Un an et demi après les séismes qui ont fait plus de 50 000 morts dans le sud est du pays et rasé des villes entières, les besoins sont pourtant toujours colossaux.
France Info, le 1 juillet 2024, par Marie-Pierre Vérot
Un simple SMS. En Turquie, les victimes du tremblement de terre mortel du 5 au 6 février 2023 toujours à la rue ont appris par un message envoyé sur leurs téléphones que l’aide mensuelle qu’elles percevaient depuis la catastrophe prendrait fin en juin. Un an et demi après les séismes qui ont fait plus de 50 000 morts dans le sud est du pays et rasé des villes entières, les besoins sont pourtant toujours colossaux. Des centaines de milliers de personnes sont toujours dans des conteneurs, sous des tentes, à la rue, sans toit… Et l’été n’apporte aucun répit, avec sa chaleur torride et le manque d’eau criant.
Les 5000 livres mensuelles, environ 150 euros, fournissaient ainsi un complément indispensable à ceux qui ont tout perdu, leurs proches, leur logement, leur travail, leur voiture. Cela représente parfois jusqu’à un tiers ou la moitié du loyer. Et c’est par un simple SMS que l’Afad, l’organisme qui gère les catastrophes, a informé les locataires que l’aide perçue en juin serait la dernière. Comme toujours le message se termine ainsi « Qu’Allah sauve notre Nation et notre Etat de toute catastrophe« , d’une cruelle ironie en l’occurrence.
« Dois-je payer mon loyer ou aller sur la tombe de mon fils ? »
Or, si ce SMS a été envoyé mi-juin, depuis la colère ne retombe pas. Car le gouvernement turc s’était pourtant engagé à ce que l’aide soit versée, tant que les nouvelles maisons ne seraient pas livrées.
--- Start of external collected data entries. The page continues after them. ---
**config.mk**
```make
export PLATFORM = sky130hd
export DESIGN_NAME = seq_det_scheduler_flat
export DESIGN_NICKNAME = d
export VERILOG_FILES = /design/src/rtl/seq_det_pkg.sv /design/src/rtl/seq_det_scheduler_if.sv /design/src/rtl/seq_det_core.sv /design/src/rtl/seq_det_scheduler.sv /design/src/flat_wrapper.sv
export SDC_FILE = /design/constraint.sdc
export NUM_CORES = 1
export LEC_CHECK = 0
export ABC_AREA = 1
export ABC_CLOCK_PERIOD_IN_PS = 4800
export CORE_UTILIZATION = 45
export DETAILED_ROUTE_END_ITERATION = 7
export GPL_TIMING_DRIVEN = 0
export PLACE_DENSITY = 0.69
export SYNTH_ARGS = -nofsm -noshare
export SYNTH_HDL_FRONTEND = slang
export SYNTH_SLANG_ARGS = --single-unit
export TNS_END_PERCENT = 5
```
**constraint.sdc**
```tcl
create_clock -name clk -period 4.8 [get_ports clk]
set_input_delay 0.96 -clock clk [delete_from_list [all_inputs] [get_ports clk]]
set_output_delay 0.96 -clock clk [all_outputs]
set_load 0.1 [all_outputs]
```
Or, moins de 10% des logements promis sont effectivement sortis de terre, tonne l’opposition. Elle lancera, dit-elle, la plus grande offensive jamais connue en Turquie pour les loyers si l’aide n’est pas rétablie. Mais les finances turques sont au plus mal et l’Afad précise que cette aide exceptionnelle est une première et qu’elle avait été promise pour 12 mois.
Le président du CHP, le Parti républicain du peuple, Özgur Özel était cette semaine en tournée dans la région, notamment à Malatya. « Ici, s’indigne-t-il, 94% des gens sont toujours à la rue ! Ils s’abritent dans des tentes, des conteneurs, ou ont dû partir ailleurs pour avoir un toit ». Sur les 100 000 maisons promises à Malatya, seules 7000 ont été livrées, ajoute-t-il. Antioche, presque rasée le 6 février 2023 ressemble toujours à une immense ville conteneur. L’association des victimes précise que là aussi seuls 10% des logements promis ont été effectivement été construits. Et souvent, ajoute l’association, sans même que les infrastructures d’accès ou les raccordements ne soient effectués.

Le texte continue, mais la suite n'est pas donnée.